If you haven't yet seen the gorgeous bowls of crabapples at Windrose Farm's market stall, you might want to take note now. And maybe get a few pounds of the diminutive apples, for use in holiday dishes or even just to look at — a bowl of them makes a pretty stunning centerpiece. The crabapples are festive, and Barbara Spencer says they'll only be in the market for the next week or two.

Although Windrose Farm grows three or four varieties of crabapples up in Paso Robles, they only have Red Vein apples now — pretty crimson fruit with a pink interior. They're tart, unlike Wicksons, another of Windrose's varieties, and thus are best made into sauces or other dishes instead of eaten out of hand. Spencer also suggests pickling them or using them in jams, as they're a great source of pectin.
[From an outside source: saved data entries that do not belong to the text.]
**src/hw/atan_pkg.sv**
```systemverilog
package atan_pkg;

    localparam int data_w  = 16;
    localparam int mag_w   = 16;
    localparam int angle_w = 16;                 // +-pi is +-2^15
    localparam int shift_w = $clog2(mag_w);
    localparam int iter_n  = 14;
    localparam int guard_w = 2;                  // headroom for the rotation gain
    localparam int rot_w   = mag_w + guard_w;

    localparam logic [shift_w-1:0] max_shift = shift_w'(10);
    localparam logic [shift_w-1:0] min_shift = shift_w'(3);
    localparam logic [shift_w-1:0] msb_idx   = shift_w'(mag_w - 1);

    localparam logic [mag_w-1:0]   mag_sat   = mag_w'((1 << (data_w - 1)) - 1);
    localparam logic [angle_w-1:0] half_turn = angle_w'(1 << (angle_w - 1));

    // atan(2^-i) scaled to pi/32768 per lsb
    localparam logic signed [angle_w-1:0] atan_table [iter_n] = '{
        16'sd8192, 16'sd4836, 16'sd2555, 16'sd1297,
        16'sd651,  16'sd326,  16'sd163,  16'sd81,
        16'sd41,   16'sd20,   16'sd10,   16'sd5,
        16'sd3,    16'sd1
    };

    typedef struct packed {
        logic signed [data_w-1:0] x;
        logic signed [data_w-1:0] y;
    } sample_t;

    typedef struct packed {
        logic x_neg;
        logic y_neg;
    } quad_t;

    typedef struct packed {
        logic [mag_w-1:0] mx;
        logic [mag_w-1:0] my;
    } mag_pair_t;

    typedef struct packed {
        logic signed [angle_w-1:0] angle;
        logic [shift_w-1:0]        shift;
    } result_t;

endpackage

```
**src/hw/quadrant_fold.sv**
```systemverilog
`timescale 1ns/1ps

module quadrant_fold (
    input  logic                clk,
    input  logic                rst,
    input  logic                in_valid,
    output logic                in_ready,
    input  atan_pkg::sample_t   in_data,
    output logic                out_valid,
    input  logic                out_ready,
    output atan_pkg::mag_pair_t out_mag,
    output atan_pkg::quad_t     out_quad
);

    logic adv;

    // |v| with the most negative code pinned to the largest positive one
    function automatic logic [atan_pkg::mag_w-1:0] abs_sat(
        input logic signed [atan_pkg::data_w-1:0] v
    );
        if (v == {1'b1, {(atan_pkg::data_w - 1){1'b0}}})
            return atan_pkg::mag_sat;
        return (v < 0) ? -v : v;
    endfunction

    assign adv      = !out_valid || out_ready;
    assign in_ready = adv;

    always_ff @(posedge clk) begin
        if (rst)
            out_valid <= 1'b0;
        else if (adv)
            out_valid <= in_valid;
    end

    always_ff @(posedge clk) begin
        if (adv) begin
            out_quad.x_neg <= in_data.x[atan_pkg::data_w-1];
            out_quad.y_neg <= in_data.y[atan_pkg::data_w-1];
            out_mag.mx     <= abs_sat(in_data.x);
            out_mag.my     <= abs_sat(in_data.y);
        end
    end

endmodule

```
**src/hw/first_one_finder.sv**
```systemverilog
`timescale 1ns/1ps

module first_one_finder (
    input  logic                        clk,
    input  logic                        en,
    input  logic [atan_pkg::mag_w-1:0]  din,
    output logic [atan_pkg::shift_w-1:0] pos
);

    logic [atan_pkg::shift_w-1:0] pos_d;

    // scan upward so the highest set bit wins
    always_comb begin
        pos_d = '0;                             // all zero reads as bit 0
        for (int i = 0; i < atan_pkg::mag_w; i++) begin
            if (din[i])
                pos_d = atan_pkg::shift_w'(i);
        end
    end

    always_ff @(posedge clk) begin
        if (en)
            pos <= pos_d;
    end

endmodule

```
**src/hw/autoscale.sv**
```systemverilog
`timescale 1ns/1ps

module autoscale #(
    parameter type tag_t = logic
) (
    input  logic                         clk,
    input  logic                         rst,
    input  logic                         in_valid,
    output logic                         in_ready,
    input  atan_pkg::mag_pair_t          in_mag,
    input  tag_t                         in_tag,
    output logic                         out_valid,
    input  logic                         out_ready,
    output atan_pkg::mag_pair_t          out_mag,
    output tag_t                         out_tag,
    output logic [atan_pkg::shift_w-1:0] shift
);

    logic                         adv;
    logic [2:0]                   v_q;          // valid of stages 1..3
    atan_pkg::mag_pair_t          mag_s1;
    atan_pkg::mag_pair_t          mag_s2;
    atan_pkg::mag_pair_t          mag_s3;
    tag_t                         tag_s1;
    tag_t                         tag_s2;
    tag_t                         tag_s3;
    logic [atan_pkg::mag_w-1:0]   ones_s1;      // mx | my, shared leading one
    logic [atan_pkg::shift_w-1:0] first_one;
    logic [atan_pkg::shift_w-1:0] raw_s3;
    logic [atan_pkg::shift_w-1:0] applied;

    assign adv      = !out_valid || out_ready;
    assign in_ready = adv;

    always_ff @(posedge clk) begin
        if (rst) begin
            v_q       <= '0;
            out_valid <= 1'b0;
        end else if (adv) begin
            v_q       <= {v_q[1:0], in_valid};
            out_valid <= v_q[2];
        end
    end

    // stage 2 position register lives in the finder
    first_one_finder u_ffo (
        .clk (clk),
        .en  (adv),
        .din (ones_s1),
        .pos (first_one)
    );

    // small raw shifts are not worth it, large ones would blow up noise
    always_comb begin
        if (raw_s3 > atan_pkg::max_shift)
            applied = atan_pkg::max_shift;
        else if (raw_s3 < atan_pkg::min_shift)
            applied = '0;
        else
            applied = raw_s3;
    end

    always_ff @(posedge clk) begin
        if (adv) begin
            mag_s1     <= in_mag;               // stage 1
            tag_s1     <= in_tag;
            ones_s1    <= in_mag.mx | in_mag.my;
            mag_s2     <= mag_s1;               // stage 2
            tag_s2     <= tag_s1;
            raw_s3     <= atan_pkg::msb_idx - first_one;   // stage 3
            mag_s3     <= mag_s2;
            tag_s3     <= tag_s2;
            out_mag.mx <= mag_s3.mx << applied; // stage 4
            out_mag.my <= mag_s3.my << applied;
            out_tag    <= tag_s3;
            shift      <= applied;
        end
    end

endmodule

```
**src/hw/cordic_vectoring.sv**
```systemverilog
`timescale 1ns/1ps

module cordic_vectoring #(
    parameter type tag_t = logic
) (
    input  logic                               clk,
    input  logic                               rst,
    input  logic                               in_valid,
    output logic                               in_ready,
    input  atan_pkg::mag_pair_t                in_mag,
    input  tag_t                               in_tag,
    input  logic [atan_pkg::shift_w-1:0]       in_shift,
    output logic                               out_valid,
    input  logic                               out_ready,
    output logic signed [atan_pkg::angle_w-1:0] out_angle,
    output tag_t                               out_tag,
    output logic [atan_pkg::shift_w-1:0]       out_shift
);

    localparam int n = atan_pkg::iter_n;

    logic                               adv;
    logic [n-1:0]                       v_q;
    // x stays non negative and may use the full width, y carries a sign
    logic [atan_pkg::rot_w-1:0]         x_q   [n-2];
    logic signed [atan_pkg::rot_w-1:0]  y_q   [n-1];
    logic signed [atan_pkg::angle_w-1:0] z_q  [n];
    tag_t                               tag_q [n];
    logic [atan_pkg::shift_w-1:0]       sh_q  [n];
    logic [atan_pkg::rot_w-1:0]         x_in  [n-1];
    logic signed [atan_pkg::rot_w-1:0]  y_in  [n];
    logic signed [atan_pkg::angle_w-1:0] z_in [n];
    logic [atan_pkg::rot_w-1:0]         x_sh  [n-1];
    logic signed [atan_pkg::rot_w-1:0]  y_sh  [n-2];

    assign adv      = !out_valid || out_ready;
    assign in_ready = adv;

    always_comb begin
        x_in[0] = {{atan_pkg::guard_w{1'b0}}, in_mag.mx};
        y_in[0] = signed'({{atan_pkg::guard_w{1'b0}}, in_mag.my});
        z_in[0] = '0;
        for (int i = 1; i < n - 1; i++)
            x_in[i] = x_q[i-1];
        for (int i = 1; i < n; i++) begin
            y_in[i] = y_q[i-1];
            z_in[i] = z_q[i-1];
        end
        for (int i = 0; i < n - 1; i++)
            x_sh[i] = x_in[i] >> i;
        for (int i = 0; i < n - 2; i++)
            y_sh[i] = y_in[i] >>> i;            // keep the sign of y
    end

    always_ff @(posedge clk) begin
        if (rst)
            v_q <= '0;
        else if (adv)
            v_q <= {v_q[n-2:0], in_valid};
    end

    // y == 0 means the residual angle is already zero, so hold
    always_ff @(posedge clk) begin
        if (adv) begin
            for (int i = 0; i < n; i++) begin
                if (y_in[i] == 0)
                    z_q[i] <= z_in[i];
                else if (y_in[i][atan_pkg::rot_w-1])
                    z_q[i] <= z_in[i] - atan_pkg::atan_table[i];
                else
                    z_q[i] <= z_in[i] + atan_pkg::atan_table[i];
            end
            for (int i = 0; i < n - 1; i++) begin
                if (y_in[i] == 0)
                    y_q[i] <= y_in[i];
                else if (y_in[i][atan_pkg::rot_w-1])
                    y_q[i] <= y_in[i] + x_sh[i];
                else
                    y_q[i] <= y_in[i] - x_sh[i];
            end
            for (int i = 0; i < n - 2; i++) begin
                if (y_in[i] == 0)
                    x_q[i] <= x_in[i];
                else if (y_in[i][atan_pkg::rot_w-1])
                    x_q[i] <= x_in[i] - y_sh[i];
                else
                    x_q[i] <= x_in[i] + y_sh[i];
            end
            tag_q[0] <= in_tag;
            sh_q[0]  <= in_shift;
            for (int i = 1; i < n; i++) begin
                tag_q[i] <= tag_q[i-1];
                sh_q[i]  <= sh_q[i-1];
            end
        end
    end

    assign out_valid = v_q[n-1];
    assign out_angle = z_q[n-1];
    assign out_tag   = tag_q[n-1];
    assign out_shift = sh_q[n-1];

endmodule

```
**src/hw/quadrant_restore.sv**
```systemverilog
`timescale 1ns/1ps

module quadrant_restore (
    input  logic                                clk,
    input  logic                                rst,
    input  logic                                in_valid,
    output logic                                in_ready,
    input  logic signed [atan_pkg::angle_w-1:0] in_angle,
    input  atan_pkg::quad_t                     in_tag,
    input  logic [atan_pkg::shift_w-1:0]        in_shift,
    output logic                                out_valid,
    input  logic                                out_ready,
    output atan_pkg::result_t                   out_data
);

    logic                                adv;
    logic signed [atan_pkg::angle_w-1:0] angle_map;

    assign adv      = !out_valid || out_ready;
    assign in_ready = adv;

    // all sums wrap mod 2^16 so pi and -pi share one code
    always_comb begin
        case ({in_tag.x_neg, in_tag.y_neg})
            2'b10:   angle_map = atan_pkg::half_turn - in_angle;   // second quadrant
            2'b11:   angle_map = in_angle - atan_pkg::half_turn;   // third quadrant
            2'b01:   angle_map = -in_angle;
            default: angle_map = in_angle;
        endcase
    end

    always_ff @(posedge clk) begin
        if (rst)
            out_valid <= 1'b0;
        else if (adv)
            out_valid <= in_valid;
    end

    always_ff @(posedge clk) begin
        if (adv) begin
            out_data.angle <= angle_map;
            out_data.shift <= in_shift;
        end
    end

endmodule

```
**src/hw/atan_top.sv**
```systemverilog
`timescale 1ns/1ps

module atan_top (
    input  logic              clk,
    input  logic              rst,
    input  logic              in_valid,
    output logic              in_ready,
    input  atan_pkg::sample_t in_data,
    output logic              out_valid,
    input  logic              out_ready,
    output atan_pkg::result_t out_data
);

    logic                                fold_valid;
    logic                                fold_ready;
    atan_pkg::mag_pair_t                 fold_mag;
    atan_pkg::quad_t                     fold_quad;
    logic                                as_valid;
    logic                                as_ready;
    atan_pkg::mag_pair_t                 as_mag;
    atan_pkg::quad_t                     as_tag;
    logic [atan_pkg::shift_w-1:0]        as_shift;
    logic                                cv_valid;
    logic                                cv_ready;
    logic signed [atan_pkg::angle_w-1:0] cv_angle;
    atan_pkg::quad_t                     cv_tag;
    logic [atan_pkg::shift_w-1:0]        cv_shift;

    quadrant_fold u_fold (
        .clk       (clk),
        .rst       (rst),
        .in_valid  (in_valid),
        .in_ready  (in_ready),
        .in_data   (in_data),
        .out_valid (fold_valid),
        .out_ready (fold_ready),
        .out_mag   (fold_mag),
        .out_quad  (fold_quad)
    );

    autoscale #(.tag_t(atan_pkg::quad_t)) u_scale (
        .clk       (clk),
        .rst       (rst),
        .in_valid  (fold_valid),
        .in_ready  (fold_ready),
        .in_mag    (fold_mag),
        .in_tag    (fold_quad),
        .out_valid (as_valid),
        .out_ready (as_ready),
        .out_mag   (as_mag),
        .out_tag   (as_tag),
        .shift     (as_shift)
    );

    cordic_vectoring #(.tag_t(atan_pkg::quad_t)) u_cordic (
        .clk       (clk),
        .rst       (rst),
        .in_valid  (as_valid),
        .in_ready  (as_ready),
        .in_mag    (as_mag),
        .in_tag    (as_tag),
        .in_shift  (as_shift),
        .out_valid (cv_valid),
        .out_ready (cv_ready),
        .out_angle (cv_angle),
        .out_tag   (cv_tag),
        .out_shift (cv_shift)
    );

    quadrant_restore u_restore (
        .clk       (clk),
        .rst       (rst),
        .in_valid  (cv_valid),
        .in_ready  (cv_ready),
        .in_angle  (cv_angle),
        .in_tag    (cv_tag),
        .in_shift  (cv_shift),
        .out_valid (out_valid),
        .out_ready (out_ready),
        .out_data  (out_data)
    );

endmodule

```
**config.mk**
```make
export PLATFORM = sky130hd
export DESIGN_NAME = atan_top
export DESIGN_NICKNAME = d
export VERILOG_FILES = /design/src/hw/atan_pkg.sv /design/src/hw/quadrant_fold.sv /design/src/hw/first_one_finder.sv /design/src/hw/autoscale.sv /design/src/hw/cordic_vectoring.sv /design/src/hw/quadrant_restore.sv /design/src/hw/atan_top.sv
export SDC_FILE = /design/constraint.sdc
export NUM_CORES = 2
export LEC_CHECK = 0
export ABC_AREA = 1
export ABC_CLOCK_PERIOD_IN_PS = 5700
export BUFFER_PORTS_ARGS = -buffer_cell sky130_fd_sc_hd__buf_2
export CORE_UTILIZATION = 25
export CTS_CLUSTER_DIAMETER = 80
export CTS_CLUSTER_SIZE = 30
export DETAILED_ROUTE_END_ITERATION = 16
export HOLD_SLACK_MARGIN = 0.05
export PLACE_DENSITY = 0.52
export SLEW_MARGIN = 10
export SYNTH_ARGS = -nofsm -noshare
export SYNTH_HDL_FRONTEND = slang
export SYNTH_SLANG_ARGS = --single-unit
```
**constraint.sdc**
```tcl
create_clock -name clk -period 5.7 [get_ports clk]
set_clock_uncertainty 0.1 [all_clocks]
set_input_delay 1.14 -clock clk [delete_from_list [all_inputs] [get_ports clk]]
set_output_delay 1.14 -clock clk [all_outputs]
set_load 0.005 [all_outputs]
```
Word-level counts from Yosys, hierarchy flattened:

Memory sizes are Yosys's and may differ from the RTL's. A register that Yosys moved wholly into a read port is not among the register bits.
Cells that the tools add are included.
Widths: inputs -> output; s select.

* memory bits (writable): 758
* register bits: 234
* bits of input ports: 36
* ROM bits: 0
* latch bits: 0
* memories kept: 5
* output and inout port bits: 22

* add/sub/neg operators: 80
* eq/ne operators: 5
* bitwise operators: 76
* muxes and demuxes: 253
* shifts and indexed selects: 2
* multipliers: 0
* reduce and logical (&&, ||, !) cells: 25
* div/mod/pow operators: 0
* order comparisons: 4

Memory list
* u_cordic.y_q: words 13, bits a word 18, rd ports 13, clocked after Yosys merged registers in 0, write ports 13, line cordic_vectoring.sv:26 `logic signed [atan_pkg::rot_w-1:0] y_q [n-1];`
* u_cordic.z_q: words 14, bits a word 16, rd ports 14, clocked after Yosys merged registers in 0, write ports 14, line cordic_vectoring.sv:27 `logic signed [atan_pkg::angle_w-1:0] z_q [n];`
* u_cordic.x_q: words 12, bits a word 18, rd ports 12, clocked after Yosys merged registers in 0, write ports 12, line cordic_vectoring.sv:25 `logic [atan_pkg::rot_w-1:0] x_q [n-2];`
* u_cordic.sh_q: words 14, bits a word 4, rd ports 14, clocked after Yosys merged registers in 1, write ports 14, line cordic_vectoring.sv:29 `logic [atan_pkg::shift_w-1:0] sh_q [n];`
* u_cordic.tag_q: words 14, bits a word 2, rd ports 14, clocked after Yosys merged registers in 0, write ports 14, line cordic_vectoring.sv:28 `tag_t tag_q [n];`

Operators by type and width (count)
* $mux 18: 48
* $mux 16: 33
* $logic_not 32->1: 14
* $add 18x18->18: 11
* $sub 18x18->18: 11
* $mux 1: 157
* $or 1x1->1: 75
* $neg 16->16: 3
* $pmux 16 s3: 1
* $eq 16x16->1 const B: 2
* $lt 16x1->1 const B: 2
* $mux 4: 8
* $shl 16x4->16: 2
* $add 18x10->18: 1
* $add 18x11->18: 1
* $add 18x12->18: 1
* $add 18x13->18: 1
* $add 18x14->18: 1
* $add 18x15->18: 1
* $add 18x16->18: 1
* $add 18x17->18: 1
* $add 18x6->18: 1
* $add 18x7->18: 1
* $add 18x8->18: 1
* 56 further kinds: 67

Depth between registers and ports, before layout:

* word-level depth: 14
* gate-level depth with buffers: 25
* gate-level depth less buffers: 25

Modules after synthesis:

From an unflattened synthesis, not the netlist that was laid out.

* cell total of the unflattened synthesis: 12253
* area, all modules: 86648.1 µm²

Modules (own cells, without submodules)
* cordic_vectoring: area each 76633.5 µm², cells an instance 11357, instances 1
* autoscale: area each 6347.3 µm², cells an instance 464, instances 1
* quadrant_fold: area each 2120.8 µm², cells an instance 243, instances 1
* quadrant_restore: area each 1256.2 µm², cells an instance 146, instances 1
* first_one_finder: area each 290.3 µm², cells an instance 43, instances 1

Least setup slack after synthesis:

Ideal clock, no wire load.

* kind: in2reg
* from: input port out_ready
* to: register u_scale.mag_s1[0] (netlist name) (enable)
* required time: 5082 ps
* arrival time: 4996 ps
* path buffers: 3
* path slack: 86 ps
* stages on the path: 7
* cell sequence: nor2_4 -> nand2_2 -> buf_6 -> buf_6 -> buf_2 -> nor2_1 -> inv_1

* word-level cells in the longest chain between the ends: 3

Ends and longest elaborated chain
* from (decl): line atan_top.sv:10 `input logic out_ready,`
* $logic_or 1x1->1: line quadrant_restore.sv:19 `assign adv = !out_valid || out_ready;`
* $logic_or 1x1->1: line cordic_vectoring.sv:36 `assign adv = !out_valid || out_ready;`
* $logic_or 1x1->1: line autoscale.sv:32 `assign adv = !out_valid || out_ready;`
* via fold_ready: line atan_top.sv:15 `logic fold_ready;`
* to (signal assigned): line autoscale.sv:65 `mag_s1 <= in_mag;`
* to (decl): line autoscale.sv:21 `atan_pkg::mag_pair_t mag_s1;`

The timed path passes the listed nets, and every way through them passes these cells.
A chain may end at the register's enable or synchronous reset.

Worst setup path after layout:

* from: input port out_ready
* to: output port in_ready

* word-level cells in the longest chain between the ends: 4

Ends and longest elaborated chain
* $logic_or 1x1->1: line quadrant_restore.sv:19
* $logic_or 1x1->1: line cordic_vectoring.sv:36
* $logic_or 1x1->1: line autoscale.sv:32
* $logic_or 1x1->1: line quadrant_fold.sv:26 `assign adv = !out_valid || out_ready;`
* to (decl): line atan_top.sv:7 `output logic in_ready,`

Every way passes these cells.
Tart crabapples are also supremely good for roasts, holiday or otherwise, as they go particularly well with pork or duck. One of my favorite things to do with a few handfuls of crabapples is to throw them under a pork loin which has been stuffed with fresh sage, wrapped in bacon, and tied off with kitchen twine. Pour a little white wine or cider into the bottom of the pan and let the bacon fat and juices from the roast caramelize the apples (halve about half of them). You get a kind of lovely rustic applesauce when you're done, and the presentation is pretty marvelous. Your kitchen will smell pretty good too.

As for what else to do with crabapples, Spencer suggested drying them. And although she and her husband Bill don't have one on their farm, she suggested a terrific method for fruit drying: a taxidermy machine. (I'm not kidding, nor was she.) Apparently the machines make lovely ornamental fruit — as well as excellent hunting trophies. The things you learn at farmers markets.